→ **What the exercise asks**: A verbatim reproduction of the lines below, from the line containing "export DESIGN_NICKNAME = d" through the line containing "export CORE_MARGIN = 10", both ends included, is the whole required output.
★ ★ ★ ★ ★
===== src/sv/nng_ram.sv =====
// generic single-port-write, single-port-read ram with registered read
module nng_ram #(
  parameter int WIDTH = 8,
  parameter int DEPTH = 32
) (
  input  logic                     clk,
  input  logic                     we,
  input  logic [$clog2(DEPTH)-1:0] waddr,
  input  logic [WIDTH-1:0]         wdata,
  input  logic                     re,
  input  logic [$clog2(DEPTH)-1:0] raddr,
  output logic [WIDTH-1:0]         rdata
);

  logic [WIDTH-1:0] mem [DEPTH];

  always_ff @(posedge clk) begin
    if (we) begin
      mem[waddr] <= wdata;
    end
    if (re) begin
      rdata <= mem[raddr];
    end
  end

endmodule
--- config.mk ---
export PLATFORM = sky130hd
export DESIGN_NAME = dpid_ctrl
export DESIGN_NICKNAME = d
export VERILOG_FILES = /design/src/rtl/core/dpid_pkg.sv /design/src/rtl/core/dpid_ctrl.sv
export SDC_FILE = /design/constraint.sdc
export NUM_CORES = 1
export LEC_CHECK = 0
export BUFFER_PORTS_ARGS = -buffer_cell sky130_fd_sc_hd__buf_2
export CAP_MARGIN = 20
export CORE_MARGIN = 10
export CORE_UTILIZATION = 30
export DETAILED_ROUTE_END_ITERATION = 6
export PLACE_DENSITY = 0.63
export SYNTH_ARGS = -nofsm -noshare
export SYNTH_HDL_FRONTEND = slang
export SYNTH_SLANG_ARGS = --single-unit
export TNS_END_PERCENT = 5
--- constraint.sdc ---
create_clock -name clk -period 1.71 [get_ports clk]
set_input_delay 0.0855 -clock clk [delete_from_list [all_inputs] [get_ports clk]]
set_output_delay 0.0855 -clock clk [all_outputs]
set_load 0.02 [all_outputs]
★ ★ ★ ★ ★
→ **Response for this exercise**:
export DESIGN_NICKNAME = d
export VERILOG_FILES = /design/src/rtl/core/dpid_pkg.sv /design/src/rtl/core/dpid_ctrl.sv
export SDC_FILE = /design/constraint.sdc
export NUM_CORES = 1
export LEC_CHECK = 0
export BUFFER_PORTS_ARGS = -buffer_cell sky130_fd_sc_hd__buf_2
export CAP_MARGIN = 20
export CORE_MARGIN = 10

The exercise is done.